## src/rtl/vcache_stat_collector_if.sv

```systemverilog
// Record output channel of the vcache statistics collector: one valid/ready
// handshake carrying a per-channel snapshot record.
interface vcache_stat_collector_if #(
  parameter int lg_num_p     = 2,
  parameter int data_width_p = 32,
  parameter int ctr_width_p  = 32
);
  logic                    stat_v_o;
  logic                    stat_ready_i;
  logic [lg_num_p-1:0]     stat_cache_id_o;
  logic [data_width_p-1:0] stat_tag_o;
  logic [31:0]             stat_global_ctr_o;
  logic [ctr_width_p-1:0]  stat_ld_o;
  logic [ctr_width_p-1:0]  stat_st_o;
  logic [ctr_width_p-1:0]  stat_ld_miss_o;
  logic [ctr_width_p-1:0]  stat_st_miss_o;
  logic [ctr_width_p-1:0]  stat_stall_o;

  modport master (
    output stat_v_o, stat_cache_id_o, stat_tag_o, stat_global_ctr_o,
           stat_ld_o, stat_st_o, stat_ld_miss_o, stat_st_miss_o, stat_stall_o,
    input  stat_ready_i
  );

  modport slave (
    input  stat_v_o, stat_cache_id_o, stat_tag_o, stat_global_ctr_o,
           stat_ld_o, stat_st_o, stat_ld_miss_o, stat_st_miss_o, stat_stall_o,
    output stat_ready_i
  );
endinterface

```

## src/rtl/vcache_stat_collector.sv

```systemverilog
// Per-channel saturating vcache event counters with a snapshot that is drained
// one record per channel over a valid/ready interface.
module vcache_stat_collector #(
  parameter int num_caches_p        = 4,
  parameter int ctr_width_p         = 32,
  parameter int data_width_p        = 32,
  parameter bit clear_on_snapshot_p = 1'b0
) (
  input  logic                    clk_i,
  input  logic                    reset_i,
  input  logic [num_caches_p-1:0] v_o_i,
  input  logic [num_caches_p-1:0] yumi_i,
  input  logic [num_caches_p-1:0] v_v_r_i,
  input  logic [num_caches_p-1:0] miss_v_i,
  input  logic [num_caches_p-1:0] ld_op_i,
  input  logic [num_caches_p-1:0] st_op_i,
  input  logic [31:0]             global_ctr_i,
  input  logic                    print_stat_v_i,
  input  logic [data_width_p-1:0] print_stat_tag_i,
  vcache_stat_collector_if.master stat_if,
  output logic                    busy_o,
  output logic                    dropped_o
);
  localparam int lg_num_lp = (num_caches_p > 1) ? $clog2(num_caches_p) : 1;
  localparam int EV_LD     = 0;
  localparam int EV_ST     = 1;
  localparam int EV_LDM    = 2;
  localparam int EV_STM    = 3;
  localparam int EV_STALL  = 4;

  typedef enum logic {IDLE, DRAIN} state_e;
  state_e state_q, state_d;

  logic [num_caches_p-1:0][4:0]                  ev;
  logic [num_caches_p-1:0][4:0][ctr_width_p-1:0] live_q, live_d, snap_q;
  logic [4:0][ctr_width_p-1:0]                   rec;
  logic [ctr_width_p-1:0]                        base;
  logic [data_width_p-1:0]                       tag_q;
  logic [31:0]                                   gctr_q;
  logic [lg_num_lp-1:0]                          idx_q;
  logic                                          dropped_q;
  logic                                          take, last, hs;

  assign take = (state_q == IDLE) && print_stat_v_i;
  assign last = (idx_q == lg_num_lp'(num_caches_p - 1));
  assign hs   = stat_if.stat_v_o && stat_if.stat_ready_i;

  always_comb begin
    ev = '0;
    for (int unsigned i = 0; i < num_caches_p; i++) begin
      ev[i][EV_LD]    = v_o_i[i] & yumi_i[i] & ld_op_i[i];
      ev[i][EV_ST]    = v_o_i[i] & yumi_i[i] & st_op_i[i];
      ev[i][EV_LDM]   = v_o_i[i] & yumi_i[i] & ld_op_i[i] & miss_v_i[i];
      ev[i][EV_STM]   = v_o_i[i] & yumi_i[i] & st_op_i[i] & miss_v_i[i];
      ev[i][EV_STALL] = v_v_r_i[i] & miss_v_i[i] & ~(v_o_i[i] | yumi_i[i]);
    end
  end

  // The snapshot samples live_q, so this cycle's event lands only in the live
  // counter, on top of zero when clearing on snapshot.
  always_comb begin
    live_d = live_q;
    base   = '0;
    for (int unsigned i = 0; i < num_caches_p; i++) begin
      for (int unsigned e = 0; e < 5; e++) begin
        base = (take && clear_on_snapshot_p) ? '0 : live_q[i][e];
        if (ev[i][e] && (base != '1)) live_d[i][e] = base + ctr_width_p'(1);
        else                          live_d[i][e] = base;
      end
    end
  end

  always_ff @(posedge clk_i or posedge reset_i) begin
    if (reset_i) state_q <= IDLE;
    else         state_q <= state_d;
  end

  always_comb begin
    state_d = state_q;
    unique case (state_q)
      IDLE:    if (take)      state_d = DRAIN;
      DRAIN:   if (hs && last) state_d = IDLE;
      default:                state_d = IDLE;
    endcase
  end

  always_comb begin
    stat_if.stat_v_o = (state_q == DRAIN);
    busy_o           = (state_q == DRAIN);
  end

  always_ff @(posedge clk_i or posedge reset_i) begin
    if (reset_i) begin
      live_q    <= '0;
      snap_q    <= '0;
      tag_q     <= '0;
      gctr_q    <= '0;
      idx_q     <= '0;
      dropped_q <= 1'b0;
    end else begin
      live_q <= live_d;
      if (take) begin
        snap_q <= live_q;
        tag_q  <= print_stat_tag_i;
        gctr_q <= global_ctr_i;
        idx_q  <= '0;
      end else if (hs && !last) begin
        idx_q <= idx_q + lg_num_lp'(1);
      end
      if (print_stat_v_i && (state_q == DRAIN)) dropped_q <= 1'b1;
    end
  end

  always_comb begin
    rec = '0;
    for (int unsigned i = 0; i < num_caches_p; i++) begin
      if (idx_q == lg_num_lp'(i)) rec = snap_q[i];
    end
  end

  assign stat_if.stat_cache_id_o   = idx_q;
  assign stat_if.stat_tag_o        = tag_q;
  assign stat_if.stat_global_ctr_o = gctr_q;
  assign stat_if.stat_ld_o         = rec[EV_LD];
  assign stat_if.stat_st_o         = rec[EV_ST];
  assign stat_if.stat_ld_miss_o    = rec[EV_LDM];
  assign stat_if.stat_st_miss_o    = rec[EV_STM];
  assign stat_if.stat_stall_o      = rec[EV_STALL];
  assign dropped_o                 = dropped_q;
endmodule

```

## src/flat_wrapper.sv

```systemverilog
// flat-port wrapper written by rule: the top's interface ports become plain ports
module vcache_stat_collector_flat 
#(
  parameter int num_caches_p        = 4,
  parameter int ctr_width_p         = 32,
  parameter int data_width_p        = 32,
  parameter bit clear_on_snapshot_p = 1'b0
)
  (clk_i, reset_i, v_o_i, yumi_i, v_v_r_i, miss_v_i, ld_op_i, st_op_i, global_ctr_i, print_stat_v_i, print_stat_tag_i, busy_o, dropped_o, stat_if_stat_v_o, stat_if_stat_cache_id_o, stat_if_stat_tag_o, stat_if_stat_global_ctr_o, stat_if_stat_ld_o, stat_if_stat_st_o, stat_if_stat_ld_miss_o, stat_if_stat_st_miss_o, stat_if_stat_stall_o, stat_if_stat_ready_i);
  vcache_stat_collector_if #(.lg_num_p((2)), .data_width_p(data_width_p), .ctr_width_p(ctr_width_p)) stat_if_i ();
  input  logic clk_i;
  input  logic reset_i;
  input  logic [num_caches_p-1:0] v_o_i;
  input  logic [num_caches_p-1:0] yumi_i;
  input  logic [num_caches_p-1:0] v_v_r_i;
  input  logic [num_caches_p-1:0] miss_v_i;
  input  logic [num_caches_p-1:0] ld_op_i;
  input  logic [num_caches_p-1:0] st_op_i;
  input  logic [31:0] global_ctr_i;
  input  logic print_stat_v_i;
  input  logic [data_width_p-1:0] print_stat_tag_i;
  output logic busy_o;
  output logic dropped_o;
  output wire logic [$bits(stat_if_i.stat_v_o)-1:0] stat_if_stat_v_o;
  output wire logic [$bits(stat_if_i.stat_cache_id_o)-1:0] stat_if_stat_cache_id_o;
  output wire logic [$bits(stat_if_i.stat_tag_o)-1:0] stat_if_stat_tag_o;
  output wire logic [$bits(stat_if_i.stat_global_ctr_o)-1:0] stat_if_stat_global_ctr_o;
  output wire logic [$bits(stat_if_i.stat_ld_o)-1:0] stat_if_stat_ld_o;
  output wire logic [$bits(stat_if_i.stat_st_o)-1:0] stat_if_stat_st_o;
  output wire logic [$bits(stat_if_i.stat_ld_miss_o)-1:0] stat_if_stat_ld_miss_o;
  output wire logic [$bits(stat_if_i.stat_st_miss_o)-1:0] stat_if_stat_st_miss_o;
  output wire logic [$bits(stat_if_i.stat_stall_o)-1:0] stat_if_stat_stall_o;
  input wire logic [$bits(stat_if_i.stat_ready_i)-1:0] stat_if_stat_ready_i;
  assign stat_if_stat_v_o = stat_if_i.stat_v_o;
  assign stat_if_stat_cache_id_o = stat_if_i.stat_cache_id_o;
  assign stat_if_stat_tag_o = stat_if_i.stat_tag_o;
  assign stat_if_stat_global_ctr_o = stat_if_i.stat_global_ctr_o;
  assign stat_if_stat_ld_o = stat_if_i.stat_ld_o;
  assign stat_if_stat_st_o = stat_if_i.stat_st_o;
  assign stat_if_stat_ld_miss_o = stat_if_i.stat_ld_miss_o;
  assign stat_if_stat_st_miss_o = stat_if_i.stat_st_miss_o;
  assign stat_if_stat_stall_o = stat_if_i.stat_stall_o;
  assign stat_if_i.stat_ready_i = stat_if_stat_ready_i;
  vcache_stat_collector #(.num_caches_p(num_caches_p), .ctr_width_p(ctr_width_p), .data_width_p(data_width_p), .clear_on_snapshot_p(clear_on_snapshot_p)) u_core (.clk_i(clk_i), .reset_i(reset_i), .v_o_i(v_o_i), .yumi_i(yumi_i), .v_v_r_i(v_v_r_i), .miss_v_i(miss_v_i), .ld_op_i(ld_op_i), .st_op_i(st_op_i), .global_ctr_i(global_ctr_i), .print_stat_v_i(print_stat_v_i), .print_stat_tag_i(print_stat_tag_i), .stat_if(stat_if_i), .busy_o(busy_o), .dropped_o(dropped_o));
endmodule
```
========================================================================
Extract all lines from the data in which "last" is found.

  logic                                          take, last, hs;
  assign last = (idx_q == lg_num_lp'(num_caches_p - 1));
      DRAIN:   if (hs && last) state_d = IDLE;
      end else if (hs && !last) begin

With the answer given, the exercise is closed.